• [PROBLEM REQUIREMENTS]
Every line holding "strobe" should be copied from the records below.

• [RECORDS]

### config.mk
export PLATFORM = sky130hd
export DESIGN_NAME = alu_basic_flat
export DESIGN_NICKNAME = d
export VERILOG_FILES = /design/src/rtl/alu_basic_if.sv /design/src/rtl/alu_basic.sv /design/src/flat_wrapper.sv
export SDC_FILE = /design/constraint.sdc
export NUM_CORES = 1
export LEC_CHECK = 0
export CELL_PAD_IN_SITES_DETAIL_PLACEMENT = 1
export CELL_PAD_IN_SITES_GLOBAL_PLACEMENT = 1
export CORE_MARGIN = 10
export CORE_UTILIZATION = 39
export DETAILED_ROUTE_END_ITERATION = 10
export PLACE_DENSITY_LB_ADDON = 0.12
export SLEW_MARGIN = 15
export SYNTH_ARGS = -nofsm -noshare
export SYNTH_HDL_FRONTEND = slang
export SYNTH_SLANG_ARGS = --single-unit
### constraint.sdc
create_clock -name clk -period 1.2 [get_ports clk]
set_input_delay 0.24 -clock clk [delete_from_list [all_inputs] [get_ports clk]]
set_output_delay 0.24 -clock clk [all_outputs]
set_load 0.03 [all_outputs]
### src/rtl/alu_basic_if.sv
// alu_basic_if: operand/control/result bundle for the Hack-style stage-1 ALU.
//   master : drives x, y, zx, nx, zy, ny, f, no, in_valid; observes out, out_valid
//   slave  : the ALU; consumes operands/controls, returns registered out/out_valid
interface alu_basic_if #(
    parameter int WIDTH = 16
);
    logic [WIDTH-1:0] x;
    logic [WIDTH-1:0] y;
    logic             zx;
    logic             nx;
    logic             zy;
    logic             ny;
    logic             f;
    logic             no;
    logic             in_valid;
    logic [WIDTH-1:0] out;
    logic             out_valid;

    modport master (
        output x, y, zx, nx, zy, ny, f, no, in_valid,
        input  out, out_valid
    );

    modport slave (
        input  x, y, zx, nx, zy, ny, f, no, in_valid,
        output out, out_valid
    );
endinterface

### src/rtl/alu_basic.sv
// alu_basic: Hack-style WIDTH-bit ALU (no status flags) with a registered result.
//   clk   : rising-edge clock
//   rst_n : asynchronous active-low reset (clears out and out_valid)
//   bus   : alu_basic_if slave modport
//           x, y            operands
//           zx/nx, zy/ny    zero then negate x / y
//           f               1 = add, 0 = bitwise AND
//           no              negate the result
//           in_valid        capture this cycle's result
//           out, out_valid  result registered one edge after capture; valid for one cycle
module alu_basic #(
    parameter int WIDTH = 16
) (
    input  logic         clk,
    input  logic         rst_n,
    alu_basic_if.slave   bus
);

    logic [WIDTH-1:0] x1_s;
    logic [WIDTH-1:0] x2_s;
    logic [WIDTH-1:0] y1_s;
    logic [WIDTH-1:0] y2_s;
    logic [WIDTH-1:0] r_s;
    logic [WIDTH-1:0] res_s;
    logic [WIDTH-1:0] out_r;
    logic             out_valid_r;

    // x operand conditioning: zero first, then bitwise negate
    always_comb begin
        x1_s = {WIDTH{1'b0}};
        x2_s = {WIDTH{1'b0}};
        if (bus.zx) begin
            x1_s = {WIDTH{1'b0}};
        end else begin
            x1_s = bus.x;
        end
        if (bus.nx) begin
            x2_s = ~x1_s;
        end else begin
            x2_s = x1_s;
        end
    end

    // y operand conditioning: zero first, then bitwise negate
    always_comb begin
        y1_s = {WIDTH{1'b0}};
        y2_s = {WIDTH{1'b0}};
        if (bus.zy) begin
            y1_s = {WIDTH{1'b0}};
        end else begin
            y1_s = bus.y;
        end
        if (bus.ny) begin
            y2_s = ~y1_s;
        end else begin
            y2_s = y1_s;
        end
    end

    // function select and optional output negation; the sum wraps (carry dropped)
    always_comb begin
        r_s   = {WIDTH{1'b0}};
        res_s = {WIDTH{1'b0}};
        if (bus.f) begin
            r_s = x2_s + y2_s;
        end else begin
            r_s = x2_s & y2_s;
        end
        if (bus.no) begin
            res_s = ~r_s;
        end else begin
            res_s = r_s;
        end
    end

    // result register: load on in_valid, otherwise hold data and drop the strobe
    always_ff @(posedge clk or negedge rst_n) begin
        if (!rst_n) begin
            out_r       <= {WIDTH{1'b0}};
            out_valid_r <= 1'b0;
        end else if (bus.in_valid) begin
            out_r       <= res_s;
            out_valid_r <= 1'b1;
        end else begin
            out_r       <= out_r;
            out_valid_r <= 1'b0;
        end
    end

    assign bus.out       = out_r;
    assign bus.out_valid = out_valid_r;

endmodule

### src/flat_wrapper.sv
// flat-port wrapper written by rule: the top's interface ports become plain ports
module alu_basic_flat 
#(
    parameter int WIDTH = 16
)
  (clk, rst_n, bus_x, bus_y, bus_zx, bus_nx, bus_zy, bus_ny, bus_f, bus_no, bus_in_valid, bus_out, bus_out_valid);
  alu_basic_if #(.WIDTH(WIDTH)) bus_i ();
  input  logic clk;
  input  logic rst_n;
  input wire logic [$bits(bus_i.x)-1:0] bus_x;
  input wire logic [$bits(bus_i.y)-1:0] bus_y;
  input wire logic [$bits(bus_i.zx)-1:0] bus_zx;
  input wire logic [$bits(bus_i.nx)-1:0] bus_nx;
  input wire logic [$bits(bus_i.zy)-1:0] bus_zy;
  input wire logic [$bits(bus_i.ny)-1:0] bus_ny;
  input wire logic [$bits(bus_i.f)-1:0] bus_f;
  input wire logic [$bits(bus_i.no)-1:0] bus_no;
  input wire logic [$bits(bus_i.in_valid)-1:0] bus_in_valid;
  output wire logic [$bits(bus_i.out)-1:0] bus_out;
  output wire logic [$bits(bus_i.out_valid)-1:0] bus_out_valid;
  assign bus_i.x = bus_x;
  assign bus_i.y = bus_y;
  assign bus_i.zx = bus_zx;
  assign bus_i.nx = bus_nx;
  assign bus_i.zy = bus_zy;
  assign bus_i.ny = bus_ny;
  assign bus_i.f = bus_f;
  assign bus_i.no = bus_no;
  assign bus_i.in_valid = bus_in_valid;
  assign bus_out = bus_i.out;
  assign bus_out_valid = bus_i.out_valid;
  alu_basic #(.WIDTH(WIDTH)) u_core (.clk(clk), .rst_n(rst_n), .bus(bus_i));
endmodule
==> out/qor.yml <==
critical_path:
  arrival_ps: 2970
  path_cells: "clkdlybuf4s50_1 > nand2b_1 > xnor2_1 > ha_1 > and3_1 > o211ai_1 > o211a_1 > o21ai_4 > xor2_1 > mux2i_1 > xnor2_1 > mux2_4"
  cp.required_ps: 1360
  path_buf_inv: 1
  critical_path.max_stage_delay_ps: 500
  r2r-start: "u_core.bus.out[7]"
  setup.worst_path.start: "bus_x[10]"
  path_class: "in -> reg"
  worst_path_max_delay_cell: "clkdlybuf4s50_1"
  end_kind: "flip-flop"
  cp-start-kind: "input port"
  path_max_fanout: 4
  crit_family: "multiplexers"
  crit_top_cell: "xnor2_1"
floorplanning:
  fp.dieH_um: 94.4
  die_w_um: 94.4
  die_area_um2: 8910
  start_util_pct: 39.7
  coreArea_um2: 5440
  ios: 58
  row_count: 27
clock_tree:
  clock-root-buffer: "clkbuf_8"
  clock_latency_ps: 270
  cts_num_sinks: 17
  cts_buffers: 3
  postCtsHoldBufs: 0
  cts.htree.levels: 1
  clk_path_buf_depth: 2
  clk_pin_slew_ps: 60
  cts_tree: "yes"
status:
  violations: "setup timing"
  outcome: "finished, violations left"
timing:
  max_freq_mhz: 355
  tightest_slew_ps: 514
  rsz0062_at_grt: "true"
  fin_ws_ps: -1620
  hold_viol: 0
  fin_tns_setup_ps: -20750
  setup_viol: 16
  min_period_ps: 2820
  finalCritPeriodShare_pct: 235
  slew_violations: 0
  slew-limit-headroom_pct: 65.3
  fin_worst_skew_ps: 0
synth:
  synth.area.top_cells: "xnor2_1 23%, dfrtp_1 20%, ha_1 9.3%"
  synth.yosys.seq_area_share_pct: 19.7
  async_reset_ff_share_pct: 100
  synth-main-ff-cell: "dfrtp_1"
  synth_fp_nets: 301
  yosysWarnings: 0
  netlist_instances: 243
  synth.ff_latch_count: 17
  synth_top_area_share_pct: 22.7
  avgSynthCellArea_um2: 8.88
  yosysUniqueCellTypes: 38
  netlist_area_um2: 2160
  synth_edf_count: 0
  synth_top_cell_by_area: "xnor2_1"
routing:
  num_vias: 2554
  drc_errors: 0
  ant_nets: 0
  drtIter0Drc: 203
  finalWirelength_um: 12600
  drt-vias-per-instance: 5.82
  firstDrtPassIters: 6
  routedWlPerCell_um: 28.6
power:
  powerDensity_nw_per_um2: 1390
  peakVddDrop_mv: 0.997
  p_total_w: 0.00553
  leakage_nw: 1.82
finish:
  final_nets: 426
  area_growth_pct: 84.3
  stdcell_area_um2: 3980
  n_fill_cell: 550
  antenna_cells: 0
  layout-drive-gt1-share_pct: 48.8
place:
  gp_congestion: 0.883
  place_area_um2: 3210
  io_buffers: 57
  dp_hpwl_um: 5390
flow_run:
  drv_cap: 0
global_route:
  antenna_found_initial: 0
  grt_pass1_vias: 2801
  grt_pass1_wl_um: 15600
  track_usage_pct: 22.3
  overflow: 0
  grt_max_degree: 21
min_path:
  hold_class: "in -> async"
[cell usage after synthesis, types with 7 or more instances]
library cell	number
a21oi_1	13
clkbuf_1	11
dfrtp_1	17
ha_1	16
mux2_2	12
mux2i_1	12
nand2b_1	32
nand3_1	7
nor2_1	9
o21ai_0	7
xnor2_1	56
[final timing paths]
kind	to	depth (start not counted)	slack, ps
worst min-delay path	u_core.bus.out[0]	2	400
worst min register to register	u_core.bus.out[1]	1	530
max in group asynchronous	u_core.bus.out_valid	2	610
worst max register to register	u_core.bus.out[7]	1	360
min in group clk	u_core.bus.out[1]	1	530
worst max-delay path	u_core.bus.out[11]	12	-1620
[what timing repair did]
action	in CTS	in global routing
resized for setup	104	32
cloned	3	0
buffers inserted	26	6
endpoints found under the setup margin	16	16
pin swaps	71	28
[layer usage]
metal	part of all wire, %	GRT usage [%]	up-vias
met5	0	0	-
met1	37	22.7	1258
met2	50	42.8	162
met4	5.5	9.24	0
met3	7.2	4.84	53
li1	-	-	1081
[logic make-up after synthesis]
family | Yosys count | synth area share, %
flops | 17 | 19.7
xor+xnor | 60 | 24.4
simple gates | 62 | 16.1
buf+inv | 18 | 3.54
compound gates | 44 | 13.5
mux | 25 | 12.5
fa+ha+maj | 17 | 10.2
[stage by stage]
stage	utilization (%)	worst slack, ps	instances	hold slack [ps]
floorplan	-	-1510	243	-55.6
global placement	59.1	-2010	402	492
detailed placement	59.1	-2100	402	509
CTS	69.4	-1310	435	312
global route	73.1	-1660	439	403
finish	73.1	-1620	439	396
[sequential cells by signal, summed over array words and instances (netlist names)]
register and flops:
u_core.bus.out 16, u_core.bus.out_valid 1
[layout by cell type, fill, tap and decap left out, drive strengths merged]
master         netlist  final
dfrtp               17     17
and3                 2      2
nand2b              32     32
nand4bb              1      1
dlymetal6s2s         0      1
o21a                 1      1
xnor2               56     56
xor2                 4      4
a311oi               3      3
nand2                6      6
nand3                7      7
a22oi                1      1
clkdlybuf4s50        0     16
o21bai               1      1
nor2b                2      2
o31ai                1      1
a21oi               13     13
clkbuf              11      4
bufbuf               0      1
a2bb2oi              1      1
buf                  5    101
o21ai                8      8
or2                  1      1
mux2i               12     12
nand4                1      1
inv                  2      2
a21o                 6      6
dlygate4sd2          0     17
mux2                13     13
o2bb2ai              1      1
nand3b               1      1
nor2                 9      9
o211ai               4      4
o211a                1      1
a31oi                2      2
ha                  16     16
fa                   1      1
a221oi               1      1
[area by class of cell]
class                   instances  area (um2)  area share, %
clock buffers                   4        45.0           1.13
inverters                       2        7.51          0.189
multi-input cells             208        2130           53.5
flip-flops and latches         17         425           10.7
well taps                      72        90.1           2.27
repair buffers                136        1280           32.2
[where the power goes]
group / internal, W / switching [W]
logic: 0.00206 / 0.00207
clock network: 0.000237 / 0.000209
registers: 0.000763 / 0.000191
Note: power is estimated with default switching activity, not from simulation.
==> edit 1, RTL diff (same flow settings) <==
`WIDTH` is set to 16 in 3 places; all go to 24.
--- a/src/rtl/alu_basic_if.sv
+++ b/src/rtl/alu_basic_if.sv
@@ -3,5 +3,5 @@
 //   slave  : the ALU; consumes operands/controls, returns registered out/out_valid
 interface alu_basic_if #(
-    parameter int WIDTH = 16
+    parameter int WIDTH = 24
 );
     logic [WIDTH-1:0] x;
--- a/src/rtl/alu_basic.sv
+++ b/src/rtl/alu_basic.sv
@@ -10,5 +10,5 @@
 //           out, out_valid  result registered one edge after capture; valid for one cycle
 module alu_basic #(
-    parameter int WIDTH = 16
+    parameter int WIDTH = 24
 ) (
     input  logic         clk,
--- a/src/flat_wrapper.sv
+++ b/src/flat_wrapper.sv
@@ -2,5 +2,5 @@
 module alu_basic_flat 
 #(
-    parameter int WIDTH = 16
+    parameter int WIDTH = 24
 )
   (clk, rst_n, bus_x, bus_y, bus_zx, bus_nx, bus_zy, bus_ny, bus_f, bus_no, bus_in_valid, bus_out, bus_out_valid);
Ports: changed (resized bus_out, bus_x and bus_y); port bits go from 58 to 82. The function was not compared with the original's and may differ.
==> edit 1 against the original RTL <==
The run now fails in 5_1_grt; synthesized cell count rose by 63%; synthesized area rose by 54%.
==> edit 1: results <==
metrics = {
    "outcome": {
        "outcome": "stopped before the end",
        "stop_stage": "5_1_grt",
        "run.stop_error": "[ERROR GRT-0232] Routing congestion too high. Check the congestion heatmap in the GUI.",
    },
    "cts": {
        "cts_inserted_buffers": 3,
        "root_buffer": "sky130_fd_sc_hd__clkbuf_8",
        "ctsLongestPathBuffers": 2,
        "maximum_level_of_the_cts_h_tree": 1,
    },
    "logic_synthesis": {
        "yosys_most_used_dff": "sky130_fd_sc_hd__dfrtp_1",
        "netlist_top_cells_area": "sky130_fd_sc_hd__dfrtp_1 19%, sky130_fd_sc_hd__xnor2_1 18%, sky130_fd_sc_hd__nand2b_1 9.6%",
        "synthesis.yosys.warnings": 0,
        "synth_seq_area_share_pct": 18.8,
        "syn_area_per_cell_um2": 8.39,
        "ranking_of_synthesized_cells_by_instance_count": "68 x sky130_fd_sc_hd__xnor2_1, 51 x sky130_fd_sc_hd__nand2b_1, 25 x sky130_fd_sc_hd__dfrtp_1",
        "postSynthNetCount": 479,
        "netlist-cell-type-count": 56,
        "synthArstFlopShare_pct": 100,
        "postSynthRegisterBits": 25,
    },
    "placed_design": {
        "place.detailed.hpwl_mm": 9.85,
        "preCtsSetupSlack_ns": -2.28,
        "post-place-cells": 647,
        "routabilityCongestion": 0.872,
        "numPortBuffers": 81,
        "postPlaceCellArea_mm2": 0.00524,
    },
    "grt": {
        "grt-ovfl-total": 74,
        "global_route.usage.total_pct": 63.4,
        "grt_max_degree": 26,
        "initial_antenna_violation_count": 2,
    },
    "timing": {
        "repair-timing-grt-worst-ep": "u_core.bus.out[20]$_DFFE_PN0P_/D",
        "worstEpCategory": "register data pin",
    },
}
-- edit 1: changes by cell type after synthesis, moves of 9 or more --
cell / unedited run / this run
sky130_fd_sc_hd__nand2b_1: 32 / 51
sky130_fd_sc_hd__nand2_1: 6 / 24
sky130_fd_sc_hd__inv_1: 2 / 14
sky130_fd_sc_hd__xnor2_1: 56 / 68
sky130_fd_sc_hd__a21oi_1: 13 / 24
sky130_fd_sc_hd__a21o_1: 6 / 15
-- edit 1: stage by stage --
| stage | util (%) | setup TNS, ns |
|---|---|---|
| after floorplan | - | -28.05 |
| after global placement | 63.4 | -44.14 |
| after detailed placement | 63.4 | -47.19 |
| after CTS | 72.1 | -29.91 |
-- edit 1: logic make-up after synthesis --
kind of cell    synth area share [%]
fa+ha+maj                       9.62
mux                             7.48
flops                           18.8
simple gates                    19.3
compound gates                  20.5
xor+xnor                        20.0
buf+inv                         4.32
-- edit 1: routing by layer --
metal | GRT overflow | global-route usage [%]
met1 | 0 | 61.8
met2 | 39 | 77.4
met3 | 0 | 52.8
met4 | 35 | 65.4
met5 | 0 | 10.6
-- edit 1: timing repair --
action,in CTS
resized for setup,133
gates cloned,3
endpoints found under the setup margin,24
pin swaps,80
setup buffers,29
==> edit 2, RTL diff (config.mk and constraints unchanged) <==
Without the edit above. Reset style: synchronous (`rst_n`), changed in one clocked block. Comments in the files are not updated.
--- a/src/rtl/alu_basic.sv
+++ b/src/rtl/alu_basic.sv
@@ -75,5 +75,5 @@
 
     // result register: load on in_valid, otherwise hold data and drop the strobe
-    always_ff @(posedge clk or negedge rst_n) begin
+    always_ff @(posedge clk) begin
         if (!rst_n) begin
             out_r       <= {WIDTH{1'b0}};
Check against the original RTL: differs if rst_n is asserted again (counterexample within 4 cycles, from zero or initial values and one cycle with rst_n low); with rst_n held inactive, the same outputs for 10 cycles.
==> edit 2 against the original RTL <==
The run now fails in 4_1_cts; synthesized area rose by 8.6%.
==> edit 2: results <==
metrics = {
    "outcome": {
        "run.stop_error": "[ERROR DPL-0033] detailed placement checks failed during check placement.",
        "stop_stage": "4_1_cts",
        "outcome": "stopped before the end",
    },
    "logic_synthesis": {
        "netlist-cell-type-count": 55,
        "postSynthRegisterBits": 17,
        "number_of_enable_type_register_cells_in_the_synthesized_netlist": 0,
        "ranking_of_synthesized_cells_by_instance_count": "36 x sky130_fd_sc_hd__nand2b_1, 36 x sky130_fd_sc_hd__xnor2_1, 24 x sky130_fd_sc_hd__nand2_1, 17 x sky130_fd_sc_hd__dfxtp_1",
        "synthesis.yosys.warnings": 0,
        "netlist_top_cells_area": "sky130_fd_sc_hd__dfxtp_1 15%, sky130_fd_sc_hd__xnor2_1 13%, sky130_fd_sc_hd__nand2b_1 9.6%",
        "synthArstFlopShare_pct": 0,
        "postSynthNetCount": 368,
        "synth_seq_area_share_pct": 14.5,
    },
    "placed_design": {
        "numPortBuffers": 57,
        "preCtsSetupSlack_ns": -1.95,
        "routabilityCongestion": 0.917,
        "place.detailed.hpwl_mm": 8.40,
    },
    "cts": {
        "post_cts_buffers": 30,
        "postCtsResizedCells": 161,
        "cts_inserted_buffers": 3,
        "ctsLongestPathBuffers": 2,
        "root_buffer": "sky130_fd_sc_hd__clkbuf_8",
        "maximum_level_of_the_cts_h_tree": 1,
    },
}
-- edit 2: metrics by stage --
stage               area, um^2  std cells  TNS [ns]
detailed placement        3700        502    -26.95
global placement          3700        502    -25.12
floorplan                 2520        310    -14.70
-- edit 2: kinds of logic after synthesis --
family | synth area share, %
compound gates | 23.4
buf+inv | 4.64
mux | 5.18
fa+ha+maj | 9.40
xor+xnor | 14.6
simple gates | 28.3
flops | 14.5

• [TASK SOLUTION]
    // result register: load on in_valid, otherwise hold data and drop the strobe
     // result register: load on in_valid, otherwise hold data and drop the strobe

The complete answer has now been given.